TELEVISON could not have done it better. Even the sun shone. And there were tears, real tears, of affection, laughter and good old-fashioned gratitude. The feel-good factor is running high in Beggarsdale this week.

Now I must explain for t'editor that I am not going soft again. He has accused me in the past of being maudling (does he mean senile?) but the return of the Doc and his wife Mary was a truly moving event, even for an old cynic like me.

The Doc is threatening to take early retirement, fed up with the NHS and all its red tape. For the past three weeks, he and Mary have been swanning round the Med taking in the wonders of the Ancient World.

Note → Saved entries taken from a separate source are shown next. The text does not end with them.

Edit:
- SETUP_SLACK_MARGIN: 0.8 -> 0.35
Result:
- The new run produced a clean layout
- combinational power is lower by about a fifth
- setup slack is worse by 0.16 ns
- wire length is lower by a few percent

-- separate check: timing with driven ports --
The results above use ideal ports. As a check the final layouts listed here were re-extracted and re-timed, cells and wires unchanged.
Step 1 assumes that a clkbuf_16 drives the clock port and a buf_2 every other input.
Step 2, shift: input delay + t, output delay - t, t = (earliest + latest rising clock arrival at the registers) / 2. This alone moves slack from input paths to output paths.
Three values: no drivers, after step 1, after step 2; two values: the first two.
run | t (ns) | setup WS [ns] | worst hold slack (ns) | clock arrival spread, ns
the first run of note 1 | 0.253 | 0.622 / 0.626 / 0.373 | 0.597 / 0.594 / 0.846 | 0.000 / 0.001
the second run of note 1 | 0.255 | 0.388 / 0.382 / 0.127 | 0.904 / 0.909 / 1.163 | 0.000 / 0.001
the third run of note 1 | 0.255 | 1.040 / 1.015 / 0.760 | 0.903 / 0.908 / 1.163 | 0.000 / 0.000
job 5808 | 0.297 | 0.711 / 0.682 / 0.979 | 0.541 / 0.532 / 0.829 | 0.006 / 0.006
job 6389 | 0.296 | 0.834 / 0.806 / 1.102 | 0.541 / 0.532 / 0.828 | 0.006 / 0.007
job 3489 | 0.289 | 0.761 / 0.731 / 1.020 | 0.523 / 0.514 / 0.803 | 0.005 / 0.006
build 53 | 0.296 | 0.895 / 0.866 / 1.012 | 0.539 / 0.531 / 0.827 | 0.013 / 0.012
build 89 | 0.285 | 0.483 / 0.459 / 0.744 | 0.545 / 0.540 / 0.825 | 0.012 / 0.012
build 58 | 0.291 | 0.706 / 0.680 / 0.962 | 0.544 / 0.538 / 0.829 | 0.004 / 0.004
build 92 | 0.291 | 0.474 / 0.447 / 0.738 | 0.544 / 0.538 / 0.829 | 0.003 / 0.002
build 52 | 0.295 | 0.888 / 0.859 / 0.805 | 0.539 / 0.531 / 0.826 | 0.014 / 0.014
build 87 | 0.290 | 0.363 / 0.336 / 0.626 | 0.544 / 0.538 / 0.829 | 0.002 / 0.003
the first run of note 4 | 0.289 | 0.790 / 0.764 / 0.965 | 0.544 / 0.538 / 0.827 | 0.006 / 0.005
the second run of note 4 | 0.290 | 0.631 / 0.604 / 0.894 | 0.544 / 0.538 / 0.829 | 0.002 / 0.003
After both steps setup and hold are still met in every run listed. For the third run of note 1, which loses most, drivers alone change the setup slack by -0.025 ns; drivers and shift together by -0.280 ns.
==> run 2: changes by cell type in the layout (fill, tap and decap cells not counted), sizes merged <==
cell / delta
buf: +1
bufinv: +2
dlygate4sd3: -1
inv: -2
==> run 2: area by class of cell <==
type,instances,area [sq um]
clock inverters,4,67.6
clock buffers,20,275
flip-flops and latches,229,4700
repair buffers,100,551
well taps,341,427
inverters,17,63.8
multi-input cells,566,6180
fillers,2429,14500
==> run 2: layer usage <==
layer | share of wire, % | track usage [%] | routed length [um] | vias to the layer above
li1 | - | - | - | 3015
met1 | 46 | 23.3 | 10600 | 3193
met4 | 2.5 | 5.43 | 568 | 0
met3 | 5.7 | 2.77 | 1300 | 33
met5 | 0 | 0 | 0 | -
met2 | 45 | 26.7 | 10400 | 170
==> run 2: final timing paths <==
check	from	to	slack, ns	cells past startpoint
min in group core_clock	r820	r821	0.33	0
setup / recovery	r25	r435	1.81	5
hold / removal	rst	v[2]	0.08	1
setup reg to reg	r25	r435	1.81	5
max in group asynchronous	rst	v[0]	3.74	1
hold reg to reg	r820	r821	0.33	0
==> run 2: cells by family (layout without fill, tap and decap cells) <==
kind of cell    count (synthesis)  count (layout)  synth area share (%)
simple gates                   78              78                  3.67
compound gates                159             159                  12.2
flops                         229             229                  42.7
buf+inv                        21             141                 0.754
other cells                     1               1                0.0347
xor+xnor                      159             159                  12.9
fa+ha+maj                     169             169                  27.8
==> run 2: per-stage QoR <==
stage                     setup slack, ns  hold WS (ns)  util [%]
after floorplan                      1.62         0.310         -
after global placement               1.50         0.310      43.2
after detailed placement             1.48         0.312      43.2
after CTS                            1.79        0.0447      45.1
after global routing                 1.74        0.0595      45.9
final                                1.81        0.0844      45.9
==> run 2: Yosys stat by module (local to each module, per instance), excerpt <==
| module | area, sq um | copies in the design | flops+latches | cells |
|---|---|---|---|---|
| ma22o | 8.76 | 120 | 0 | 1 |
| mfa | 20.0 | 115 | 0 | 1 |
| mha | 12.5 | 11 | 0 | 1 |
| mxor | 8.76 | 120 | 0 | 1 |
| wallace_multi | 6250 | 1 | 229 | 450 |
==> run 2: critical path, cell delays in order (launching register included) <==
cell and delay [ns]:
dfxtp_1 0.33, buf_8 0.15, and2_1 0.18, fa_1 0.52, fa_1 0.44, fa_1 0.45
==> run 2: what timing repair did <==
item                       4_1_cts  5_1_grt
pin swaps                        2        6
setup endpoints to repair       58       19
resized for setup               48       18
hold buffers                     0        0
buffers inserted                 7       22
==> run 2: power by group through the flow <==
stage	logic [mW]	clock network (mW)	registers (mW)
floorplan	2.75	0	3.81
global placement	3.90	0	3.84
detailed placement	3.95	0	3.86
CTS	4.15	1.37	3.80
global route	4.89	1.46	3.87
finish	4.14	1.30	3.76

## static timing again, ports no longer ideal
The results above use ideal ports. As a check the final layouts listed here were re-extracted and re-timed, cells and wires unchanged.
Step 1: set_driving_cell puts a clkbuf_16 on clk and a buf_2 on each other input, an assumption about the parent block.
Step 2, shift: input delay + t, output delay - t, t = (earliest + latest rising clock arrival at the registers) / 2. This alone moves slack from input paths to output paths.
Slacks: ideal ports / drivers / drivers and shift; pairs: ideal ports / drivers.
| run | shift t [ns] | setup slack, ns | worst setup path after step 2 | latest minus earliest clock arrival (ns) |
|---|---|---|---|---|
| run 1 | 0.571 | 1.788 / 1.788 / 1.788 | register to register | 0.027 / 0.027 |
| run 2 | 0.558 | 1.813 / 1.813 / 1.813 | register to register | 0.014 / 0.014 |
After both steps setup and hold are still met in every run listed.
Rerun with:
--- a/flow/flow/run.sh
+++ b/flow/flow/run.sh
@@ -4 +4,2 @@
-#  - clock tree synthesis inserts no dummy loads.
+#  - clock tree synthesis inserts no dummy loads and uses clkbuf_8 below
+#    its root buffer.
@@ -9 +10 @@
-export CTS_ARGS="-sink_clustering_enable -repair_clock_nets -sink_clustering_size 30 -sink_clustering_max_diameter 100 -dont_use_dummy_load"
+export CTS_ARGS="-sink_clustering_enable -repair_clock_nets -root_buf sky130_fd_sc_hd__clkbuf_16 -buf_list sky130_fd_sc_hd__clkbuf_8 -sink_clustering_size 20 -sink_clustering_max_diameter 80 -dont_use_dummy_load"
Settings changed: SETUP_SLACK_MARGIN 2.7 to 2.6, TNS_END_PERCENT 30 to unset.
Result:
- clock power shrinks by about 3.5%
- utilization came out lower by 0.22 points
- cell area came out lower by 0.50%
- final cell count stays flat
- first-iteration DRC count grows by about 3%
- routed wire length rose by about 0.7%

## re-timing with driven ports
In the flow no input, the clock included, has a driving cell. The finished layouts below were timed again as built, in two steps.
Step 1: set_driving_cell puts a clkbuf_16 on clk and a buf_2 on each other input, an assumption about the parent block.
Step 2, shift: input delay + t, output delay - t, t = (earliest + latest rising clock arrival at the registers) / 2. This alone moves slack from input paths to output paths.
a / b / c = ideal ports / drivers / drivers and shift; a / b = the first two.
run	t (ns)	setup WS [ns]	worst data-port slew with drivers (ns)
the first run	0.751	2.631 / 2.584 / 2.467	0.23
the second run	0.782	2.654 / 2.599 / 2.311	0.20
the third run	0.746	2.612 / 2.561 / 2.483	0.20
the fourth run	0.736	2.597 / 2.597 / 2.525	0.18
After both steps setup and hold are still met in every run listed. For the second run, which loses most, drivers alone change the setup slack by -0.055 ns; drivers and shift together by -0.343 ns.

In the meantime, we locals have been working flat out on their old smallholding on the brow of Windmill Hill.

The Doc, you see, wants to spend more time with his Jacob sheep and his veg patch. Mary wants more time for her herbs and Alpines.

But with him running a one-man rural practice and Mary, a former distinct nurse, acting as receptionist, bookkeeper, and general soother of fettered brows, they don't have the time.

Which is why their few acres of paddock, garden, rock and gorse wouldn't actually make the front page of Home and Garden.

Until now, that is. For when we invaded the minute their taxi disappeared towards the airport, we made Charlie's TV army look like a retreating rabble. Genghis Khan himself would have been proud of us.

Mary's rockery is now a mini-pyramid festooned with as many tiny plants as your average Alp.

The Jacobs have been sheared and their wool is already spun. The marsh grass and the nettles that disfigured the paddock are gone.

And by a green-fingered miracle, the Doc's veg patch is heavy with courgettes and marrows, autumn cabbage and broccoli, winter kale and Brussels sprouts, radicchio lettuce and Japanese radish and much, much more.

All these were transplanted from Ben the Bucket's allotment in a state of maturity which meant they should have died. They would have done, too, had not Ben watched and fed them day and night: one of the Doc's sickly patients never got better bedside care.

Then the phone rang in the Beggars' last Sunday, a tip from the taxi driver that the plane had landed. We went up Windmill Hill Lane like locusts, hiding our vehicles over the brow and all taking up hiding behind the Doc's old barn.

It seemed an age before the taxi could be heard labouring up the hill, and an aeon or two whilst they unloaded their baggage into the house. Then we heard a little screech as Mary opened her kitchen window. Then a scream.

"Come quick, come quick." We could hear the bang as the Doc dropped a heavy bag and ran into the kitchen. Then, "Oh my God."

We trooped out from behind our barn, treading carefully on the newly-laid paths. We were all there, perhaps 50 of us, and we all shouted, "Welcome home."

Mary burst into tears and buried her face in a tea towel. The Doc's mouth opened and closed soundlessly for perhaps half a minute before he could get out "You silly buggers," the first time anyone of us had ever heard him swear.

It was blackmail, of course. Or should I say whitemail. We still don't know if the Doc will stay. But we've done our best.

* The Curmudgeon is a satirical column based on a fictitious character in a mythical village.